[[ Material for this exercise, beginning ]]

==> src/rtl/sfaq_pkg.sv <==
package sfaq_pkg;

   // register indexes
   localparam logic [2:0] REG_CHANNEL_ENABLE  = 3'd0;
   localparam logic [2:0] REG_LEAK_BASELINE   = 3'd1;
   localparam logic [2:0] REG_LEAK_THRESHOLD  = 3'd2;
   localparam logic [2:0] REG_EARTH_THRESHOLD = 3'd3;

   // channel_enable bit positions
   localparam int EN_LEAK     = 0;
   localparam int EN_NEUTRAL  = 1;
   localparam int EN_NEUT_ANA = 2;
   localparam int EN_NEUT_DIG = 3;
   localparam int EN_EARTH    = 4;
   localparam int EN_TEMP     = 5;
   localparam int EN_ESTOP    = 6;
   localparam int EN_PNC      = 7;
   localparam int EN_LID      = 8;

   // alarm flag bit positions
   localparam int FLAG_LEAK    = 0;
   localparam int FLAG_NEUTRAL = 1;
   localparam int FLAG_EARTH   = 2;
   localparam int FLAG_TEMP    = 3;
   localparam int FLAG_ESTOP   = 4;
   localparam int FLAG_PNC     = 5;
   localparam int FLAG_LID     = 6;

   // channel codes of an event
   localparam logic [2:0] CH_LEAK    = 3'd0;
   localparam logic [2:0] CH_NEUTRAL = 3'd1;
   localparam logic [2:0] CH_EARTH   = 3'd2;
   localparam logic [2:0] CH_TEMP    = 3'd3;
   localparam logic [2:0] CH_ESTOP   = 3'd4;
   localparam logic [2:0] CH_LID     = 3'd5;
   localparam int NUM_COUNTS = 6;

   // result kinds
   localparam logic KIND_EVENT  = 1'b0;
   localparam logic KIND_STATUS = 1'b1;

   // level and persistence limits
   localparam logic [15:0] NEUTRAL_LEVEL_LIMIT = 16'd700;
   localparam logic [15:0] TEMP_LEVEL_LIMIT    = 16'd1500;
   localparam logic [16:0] NEUTRAL_TIME_LIMIT  = 17'd3000;
   localparam logic [16:0] EARTH_TIME_LIMIT    = 17'd3000;
   localparam logic [16:0] TEMP_TIME_LIMIT     = 17'd120000;
   localparam logic [16:0] ESTOP_TIME_LIMIT    = 17'd100;
   localparam logic [16:0] PNC_TIME_LIMIT      = 17'd500 - 17'd1;
   localparam logic [16:0] LID_TIME_LIMIT      = 17'd1000;

   // result slots, in emission order
   localparam int NUM_SLOTS    = 8;
   localparam int SLOT_W       = $clog2(NUM_SLOTS);
   localparam int SLOT_LEAK    = 0;
   localparam int SLOT_NEUT_A  = 1;
   localparam int SLOT_NEUT_D  = 2;
   localparam int SLOT_EARTH   = 3;
   localparam int SLOT_TEMP    = 4;
   localparam int SLOT_ESTOP   = 5;
   localparam int SLOT_LID     = 6;
   localparam int SLOT_STATUS  = 7;

   typedef struct packed {
      logic [8:0]  channel_enable;
      logic [15:0] leak_baseline;
      logic [15:0] leak_threshold;
      logic [15:0] earth_threshold;
   } cfg_type;

   typedef struct packed {
      logic [7:0]  period;
      logic [15:0] leak_level;
      logic [15:0] neutral_level;
      logic        neutral_contact;
      logic [15:0] earth_level;
      logic [15:0] temp_level;
      logic        estop_contact;
      logic        pnc_contact;
      logic        lid_contact;
   } item_type;

   typedef struct packed {
      logic [6:0]                        alarm_active;
      logic [11:0]                       neutral_timer;
      logic [11:0]                       earth_timer;
      logic [16:0]                       temp_timer;
      logic [8:0]                        estop_timer;
      logic [9:0]                        pnc_timer;
      logic [10:0]                       lid_timer;
      logic [NUM_COUNTS-1:0][15:0]       raise_counts;
   } state_type;

   typedef struct packed {
      logic        kind;
      logic [2:0]  channel;
      logic        raised;
      logic [15:0] alarm_count;
      logic [6:0]  alarm_flags;
      logic        last;
   } result_type;

   typedef struct packed {
      logic [NUM_SLOTS-1:0]             vld;
      result_type [NUM_SLOTS-1:0]       ent;
   } list_type;

   typedef struct packed {
      logic [16:0] timer;
      logic        raise;
      logic        clear;
   } timed_type;

   // one persistence step of a timed channel
   function automatic timed_type timed_step(input logic fault, input logic active,
                                            input logic [16:0] timer,
                                            input logic [16:0] limit,
                                            input logic hold_clears,
                                            input logic [7:0] period);
      timed_type r;
      r.timer = timer;
      r.raise = 1'b0;
      r.clear = 1'b0;
      if (fault) begin
         if (active) begin
            if (hold_clears) begin
               r.timer = '0;
            end
         end else if (timer <= limit) begin
            r.timer = timer + {9'd0, period};
         end else begin
            r.raise = 1'b1;
         end
      end else begin
         r.timer = '0;
         r.clear = active;
      end
      return r;
   endfunction

   function automatic result_type make_event(input logic [2:0] ch, input logic raised,
                                             input logic [15:0] cnt,
                                             input logic [6:0] flags);
      result_type r;
      r.kind        = KIND_EVENT;
      r.channel     = ch;
      r.raised      = raised;
      r.alarm_count = cnt;
      r.alarm_flags = flags;
      r.last        = 1'b0;
      return r;
   endfunction

endpackage

==> src/rtl/sfaq_eval.sv <==
module sfaq_eval (
   input  sfaq_pkg::cfg_type   cfg,
   input  sfaq_pkg::item_type  item,
   input  sfaq_pkg::state_type state_cur,
   output sfaq_pkg::state_type state_next,
   output sfaq_pkg::list_type  list
);
   import sfaq_pkg::*;

   logic [15:0] leak_dev;
   logic        leak_fault;
   timed_type   t_na, t_nd, t_ea, t_te, t_es, t_pn, t_li;
   logic [6:0]  flags;
   logic [NUM_COUNTS-1:0][15:0] counts;

   always_comb begin
      leak_dev = (item.leak_level >= cfg.leak_baseline) ?
                 item.leak_level - cfg.leak_baseline :
                 cfg.leak_baseline - item.leak_level;
      leak_fault = leak_dev > cfg.leak_threshold;

      state_next = state_cur;
      flags      = state_cur.alarm_active;
      counts     = state_cur.raise_counts;
      list       = '0;
      t_na = '0; t_nd = '0; t_ea = '0; t_te = '0; t_es = '0; t_pn = '0; t_li = '0;

      // leakage, no persistence
      if (cfg.channel_enable[EN_LEAK]) begin
         if (leak_fault && !flags[FLAG_LEAK]) begin
            flags[FLAG_LEAK] = 1'b1;
            counts[CH_LEAK]  = counts[CH_LEAK] + 16'd1;
            list.vld[SLOT_LEAK] = 1'b1;
            list.ent[SLOT_LEAK] = make_event(CH_LEAK, 1'b1, counts[CH_LEAK], flags);
         end else if (!leak_fault && flags[FLAG_LEAK]) begin
            flags[FLAG_LEAK] = 1'b0;
            list.vld[SLOT_LEAK] = 1'b1;
            list.ent[SLOT_LEAK] = make_event(CH_LEAK, 1'b0, counts[CH_LEAK], flags);
         end
      end

      // neutral analog check
      if (cfg.channel_enable[EN_NEUTRAL] && cfg.channel_enable[EN_NEUT_ANA]) begin
         t_na = timed_step(item.neutral_level > NEUTRAL_LEVEL_LIMIT, flags[FLAG_NEUTRAL],
                           {5'd0, state_next.neutral_timer}, NEUTRAL_TIME_LIMIT, 1'b0,
                           item.period);
         state_next.neutral_timer = t_na.timer[11:0];
         if (t_na.raise) begin
            flags[FLAG_NEUTRAL] = 1'b1;
            counts[CH_NEUTRAL]  = counts[CH_NEUTRAL] + 16'd1;
         end else if (t_na.clear) begin
            flags[FLAG_NEUTRAL] = 1'b0;
         end
         list.vld[SLOT_NEUT_A] = t_na.raise | t_na.clear;
         list.ent[SLOT_NEUT_A] = make_event(CH_NEUTRAL, t_na.raise, counts[CH_NEUTRAL], flags);
      end

      // neutral digital check, same timer and alarm
      if (cfg.channel_enable[EN_NEUTRAL] && cfg.channel_enable[EN_NEUT_DIG]) begin
         t_nd = timed_step(!item.neutral_contact, flags[FLAG_NEUTRAL],
                           {5'd0, state_next.neutral_timer}, NEUTRAL_TIME_LIMIT, 1'b0,
                           item.period);
         state_next.neutral_timer = t_nd.timer[11:0];
         if (t_nd.raise) begin
            flags[FLAG_NEUTRAL] = 1'b1;
            counts[CH_NEUTRAL]  = counts[CH_NEUTRAL] + 16'd1;
         end else if (t_nd.clear) begin
            flags[FLAG_NEUTRAL] = 1'b0;
         end
         list.vld[SLOT_NEUT_D] = t_nd.raise | t_nd.clear;
         list.ent[SLOT_NEUT_D] = make_event(CH_NEUTRAL, t_nd.raise, counts[CH_NEUTRAL], flags);
      end

      // protective earth
      if (cfg.channel_enable[EN_EARTH]) begin
         t_ea = timed_step(item.earth_level > cfg.earth_threshold, flags[FLAG_EARTH],
                           {5'd0, state_cur.earth_timer}, EARTH_TIME_LIMIT, 1'b0,
                           item.period);
         state_next.earth_timer = t_ea.timer[11:0];
         if (t_ea.raise) begin
            flags[FLAG_EARTH] = 1'b1;
            counts[CH_EARTH]  = counts[CH_EARTH] + 16'd1;
         end else if (t_ea.clear) begin
            flags[FLAG_EARTH] = 1'b0;
         end
         list.vld[SLOT_EARTH] = t_ea.raise | t_ea.clear;
         list.ent[SLOT_EARTH] = make_event(CH_EARTH, t_ea.raise, counts[CH_EARTH], flags);
      end

      // ambient temperature
      if (cfg.channel_enable[EN_TEMP]) begin
         t_te = timed_step(item.temp_level > TEMP_LEVEL_LIMIT, flags[FLAG_TEMP],
                           state_cur.temp_timer, TEMP_TIME_LIMIT, 1'b1, item.period);
         state_next.temp_timer = t_te.timer;
         if (t_te.raise) begin
            flags[FLAG_TEMP] = 1'b1;
            counts[CH_TEMP]  = counts[CH_TEMP] + 16'd1;
         end else if (t_te.clear) begin
            flags[FLAG_TEMP] = 1'b0;
         end
         list.vld[SLOT_TEMP] = t_te.raise | t_te.clear;
         list.ent[SLOT_TEMP] = make_event(CH_TEMP, t_te.raise, counts[CH_TEMP], flags);
      end

      // emergency stop
      if (cfg.channel_enable[EN_ESTOP]) begin
         t_es = timed_step(item.estop_contact, flags[FLAG_ESTOP],
                           {8'd0, state_cur.estop_timer}, ESTOP_TIME_LIMIT, 1'b1,
                           item.period);
         state_next.estop_timer = t_es.timer[8:0];
         if (t_es.raise) begin
            flags[FLAG_ESTOP] = 1'b1;
            counts[CH_ESTOP]  = counts[CH_ESTOP] + 16'd1;
         end else if (t_es.clear) begin
            flags[FLAG_ESTOP] = 1'b0;
         end
         list.vld[SLOT_ESTOP] = t_es.raise | t_es.clear;
         list.ent[SLOT_ESTOP] = make_event(CH_ESTOP, t_es.raise, counts[CH_ESTOP], flags);
      end

      // pnc: alarm bit and timer only, no event
      if (cfg.channel_enable[EN_PNC]) begin
         t_pn = timed_step(item.pnc_contact, flags[FLAG_PNC],
                           {7'd0, state_cur.pnc_timer}, PNC_TIME_LIMIT, 1'b1, item.period);
         state_next.pnc_timer = t_pn.timer[9:0];
         if (t_pn.raise) begin
            flags[FLAG_PNC] = 1'b1;
         end else if (t_pn.clear) begin
            flags[FLAG_PNC] = 1'b0;
         end
      end

      // open lid
      if (cfg.channel_enable[EN_LID]) begin
         t_li = timed_step(!item.lid_contact, flags[FLAG_LID],
                           {6'd0, state_cur.lid_timer}, LID_TIME_LIMIT, 1'b1, item.period);
         state_next.lid_timer = t_li.timer[10:0];
         if (t_li.raise) begin
            flags[FLAG_LID] = 1'b1;
            counts[CH_LID]  = counts[CH_LID] + 16'd1;
         end else if (t_li.clear) begin
            flags[FLAG_LID] = 1'b0;
         end
         list.vld[SLOT_LID] = t_li.raise | t_li.clear;
         list.ent[SLOT_LID] = make_event(CH_LID, t_li.raise, counts[CH_LID], flags);
      end

      // end-of-tick status
      list.vld[SLOT_STATUS]             = 1'b1;
      list.ent[SLOT_STATUS].kind        = KIND_STATUS;
      list.ent[SLOT_STATUS].channel     = CH_LEAK;
      list.ent[SLOT_STATUS].raised      = 1'b0;
      list.ent[SLOT_STATUS].alarm_count = '0;
      list.ent[SLOT_STATUS].alarm_flags = flags;
      list.ent[SLOT_STATUS].last        = 1'b1;

      state_next.alarm_active = flags;
      state_next.raise_counts = counts;
   end

endmodule

==> src/rtl/sfaq_emit.sv <==
module sfaq_emit (
   input  logic                 clock,
   input  logic                 reset,
   input  logic                 load,
   input  sfaq_pkg::list_type   list,
   output logic                 load_ready,
   output logic                 rsp_valid,
   input  logic                 rsp_ready,
   output sfaq_pkg::result_type rsp_data
);
   import sfaq_pkg::*;

   logic [NUM_SLOTS-1:0]       buf_vld_ff, buf_vld_in;
   result_type [NUM_SLOTS-1:0] buf_ent_ff;
   logic                       rsp_valid_ff, rsp_valid_in;
   result_type                 rsp_data_ff;
   logic [SLOT_W-1:0]          pick;
   logic                       found;
   logic                       pending;
   logic                       single;
   logic                       move;

   // lowest pending slot goes out first
   always_comb begin
      pick  = '0;
      found = 1'b0;
      for (int i = 0; i < NUM_SLOTS; i++) begin
         if (buf_vld_ff[i] && !found) begin
            pick  = SLOT_W'(i);
            found = 1'b1;
         end
      end
   end

   always_comb begin
      pending    = |buf_vld_ff;
      single     = ((buf_vld_ff & (buf_vld_ff - NUM_SLOTS'(1))) == '0);
      move       = pending && (!rsp_valid_ff || rsp_ready);
      load_ready = !pending || (move && single);

      buf_vld_in = buf_vld_ff;
      if (move) begin
         buf_vld_in[pick] = 1'b0;
      end
      if (load) begin
         buf_vld_in = list.vld;
      end

      rsp_valid_in = rsp_valid_ff;
      if (move) begin
         rsp_valid_in = 1'b1;
      end else if (rsp_ready) begin
         rsp_valid_in = 1'b0;
      end
   end

   always_ff @(posedge clock) begin
      if (reset) begin
         buf_vld_ff   <= '0;
         rsp_valid_ff <= 1'b0;
      end else begin
         buf_vld_ff   <= buf_vld_in;
         rsp_valid_ff <= rsp_valid_in;
      end
   end

   always_ff @(posedge clock) begin
      if (load) begin
         buf_ent_ff <= list.ent;
      end
      if (move) begin
         rsp_data_ff <= buf_ent_ff[pick];
      end
   end

   assign rsp_valid = rsp_valid_ff;
   assign rsp_data  = rsp_data_ff;

endmodule

==> src/rtl/sensor_fault_alarm_qualifier_unit.sv <==
// channel   direction  handshake               payload
// req       in         req_valid / req_ready   one monitoring tick (period + readings)
// rsp       out        rsp_valid / rsp_ready   alarm event or end-of-tick status
// csr       in         csr_write_enable        csr_index, csr_write_data (no read-back)
//
// a tick gives one result per cycle while rsp_ready is high, 1 to 8 results,
// always ending with status; the result serializer sets the rate
// an accepted tick passes the input register, result list buffer and output register
// status-only ticks are taken back to back, one per cycle while rsp_ready is high
// reset clears config, alarms, timers, raise counts and all valid flags
// rsp stalls hold the output register; req_ready drops once the input register backs up
module sensor_fault_alarm_qualifier_unit (
   input  logic        clock,
   input  logic        reset,
   // tick input
   input  logic        req_valid,
   output logic        req_ready,
   input  logic [7:0]  req_period,
   input  logic [15:0] req_leak_level,
   input  logic [15:0] req_neutral_level,
   input  logic        req_neutral_contact,
   input  logic [15:0] req_earth_level,
   input  logic [15:0] req_temp_level,
   input  logic        req_estop_contact,
   input  logic        req_pnc_contact,
   input  logic        req_lid_contact,
   // result output
   output logic        rsp_valid,
   input  logic        rsp_ready,
   output logic        rsp_kind,
   output logic [2:0]  rsp_channel,
   output logic        rsp_raised,
   output logic [15:0] rsp_alarm_count,
   output logic [6:0]  rsp_alarm_flags,
   output logic        rsp_last,
   // configuration writes
   input  logic        csr_write_enable,
   input  logic [2:0]  csr_index,
   input  logic [15:0] csr_write_data
);
   import sfaq_pkg::*;

   cfg_type    cfg_ff, cfg_in;
   item_type   item_ff;
   logic       item_vld_ff, item_vld_in;
   state_type  state_ff, state_in;
   state_type  state_next_w;
   list_type   list;
   result_type rsp_data;
   logic       load;
   logic       load_ready;
   logic       req_take;

   // configuration registers, out-of-range indexes are ignored
   always_comb begin
      cfg_in = cfg_ff;
      if (csr_write_enable) begin
         unique case (csr_index)
            REG_CHANNEL_ENABLE:  cfg_in.channel_enable  = csr_write_data[8:0];
            REG_LEAK_BASELINE:   cfg_in.leak_baseline   = csr_write_data;
            REG_LEAK_THRESHOLD:  cfg_in.leak_threshold  = csr_write_data;
            REG_EARTH_THRESHOLD: cfg_in.earth_threshold = csr_write_data;
            default:             cfg_in = cfg_ff;
         endcase
      end
   end

   // input register: a tick moves on once the result list has room
   assign load      = item_vld_ff && load_ready;
   assign req_ready = !item_vld_ff || load_ready;
   assign req_take  = req_valid && req_ready;

   always_comb begin
      item_vld_in = item_vld_ff;
      if (req_take) begin
         item_vld_in = 1'b1;
      end else if (load) begin
         item_vld_in = 1'b0;
      end
      // channel state advances only when the tick is qualified
      state_in = load ? state_next_w : state_ff;
   end

   always_ff @(posedge clock) begin
      if (reset) begin
         cfg_ff      <= '0;
         item_vld_ff <= 1'b0;
         state_ff    <= '0;
      end else begin
         cfg_ff      <= cfg_in;
         item_vld_ff <= item_vld_in;
         state_ff    <= state_in;
      end
   end

   // tick payload, no reset needed
   always_ff @(posedge clock) begin
      if (req_take) begin
         item_ff.period          <= req_period;
         item_ff.leak_level      <= req_leak_level;
         item_ff.neutral_level   <= req_neutral_level;
         item_ff.neutral_contact <= req_neutral_contact;
         item_ff.earth_level     <= req_earth_level;
         item_ff.temp_level      <= req_temp_level;
         item_ff.estop_contact   <= req_estop_contact;
         item_ff.pnc_contact     <= req_pnc_contact;
         item_ff.lid_contact     <= req_lid_contact;
      end
   end

   // all channels qualified in one pass, giving the ordered result list
   sfaq_eval u_eval (
      .cfg        (cfg_ff),
      .item       (item_ff),
      .state_cur  (state_ff),
      .state_next (state_next_w),
      .list       (list)
   );

   // result list buffer and output register
   sfaq_emit u_emit (
      .clock      (clock),
      .reset      (reset),
      .load       (load),
      .list       (list),
      .load_ready (load_ready),
      .rsp_valid  (rsp_valid),
      .rsp_ready  (rsp_ready),
      .rsp_data   (rsp_data)
   );

   assign rsp_kind        = rsp_data.kind;
   assign rsp_channel     = rsp_data.channel;
   assign rsp_raised      = rsp_data.raised;
   assign rsp_alarm_count = rsp_data.alarm_count;
   assign rsp_alarm_flags = rsp_data.alarm_flags;
   assign rsp_last        = rsp_data.last;

endmodule

==> config.mk <==
export PLATFORM = sky130hd
export DESIGN_NAME = sensor_fault_alarm_qualifier_unit
export DESIGN_NICKNAME = d
export VERILOG_FILES = /design/src/rtl/sfaq_pkg.sv /design/src/rtl/sfaq_eval.sv /design/src/rtl/sfaq_emit.sv /design/src/rtl/sensor_fault_alarm_qualifier_unit.sv
export SDC_FILE = /design/constraint.sdc
export NUM_CORES = 1
export LEC_CHECK = 0
export ABC_AREA = 1
export BUFFER_PORTS_ARGS = -buffer_cell sky130_fd_sc_hd__buf_2
export CAP_MARGIN = 15
export CORE_AREA = 2 2 235 237
export CTS_CLUSTER_DIAMETER = 200
export CTS_CLUSTER_SIZE = 24
export DETAILED_ROUTE_END_ITERATION = 8
export DIE_AREA = 0 0 237 239
export PLACE_DENSITY_LB_ADDON = 0.08
export RECOVER_POWER = 25
export REMOVE_ABC_BUFFERS = 1
export SLEW_MARGIN = 15
export SYNTH_ARGS = -nofsm -noshare
export SYNTH_HDL_FRONTEND = slang
export SYNTH_SLANG_ARGS = --single-unit
==> constraint.sdc <==
create_clock -name clock -period 4.9 [get_ports clock]
set_input_delay 0.49 -clock clock [delete_from_list [all_inputs] [get_ports clock]]
set_output_delay 0.49 -clock clock [all_outputs]
set_load 0.02 [all_outputs]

[[ Material for this exercise, end ]]

◆ **Work request**
All lines in the records above with "positions" need to be found and copied.

◆ **Response area**
   // channel_enable bit positions
   // alarm flag bit positions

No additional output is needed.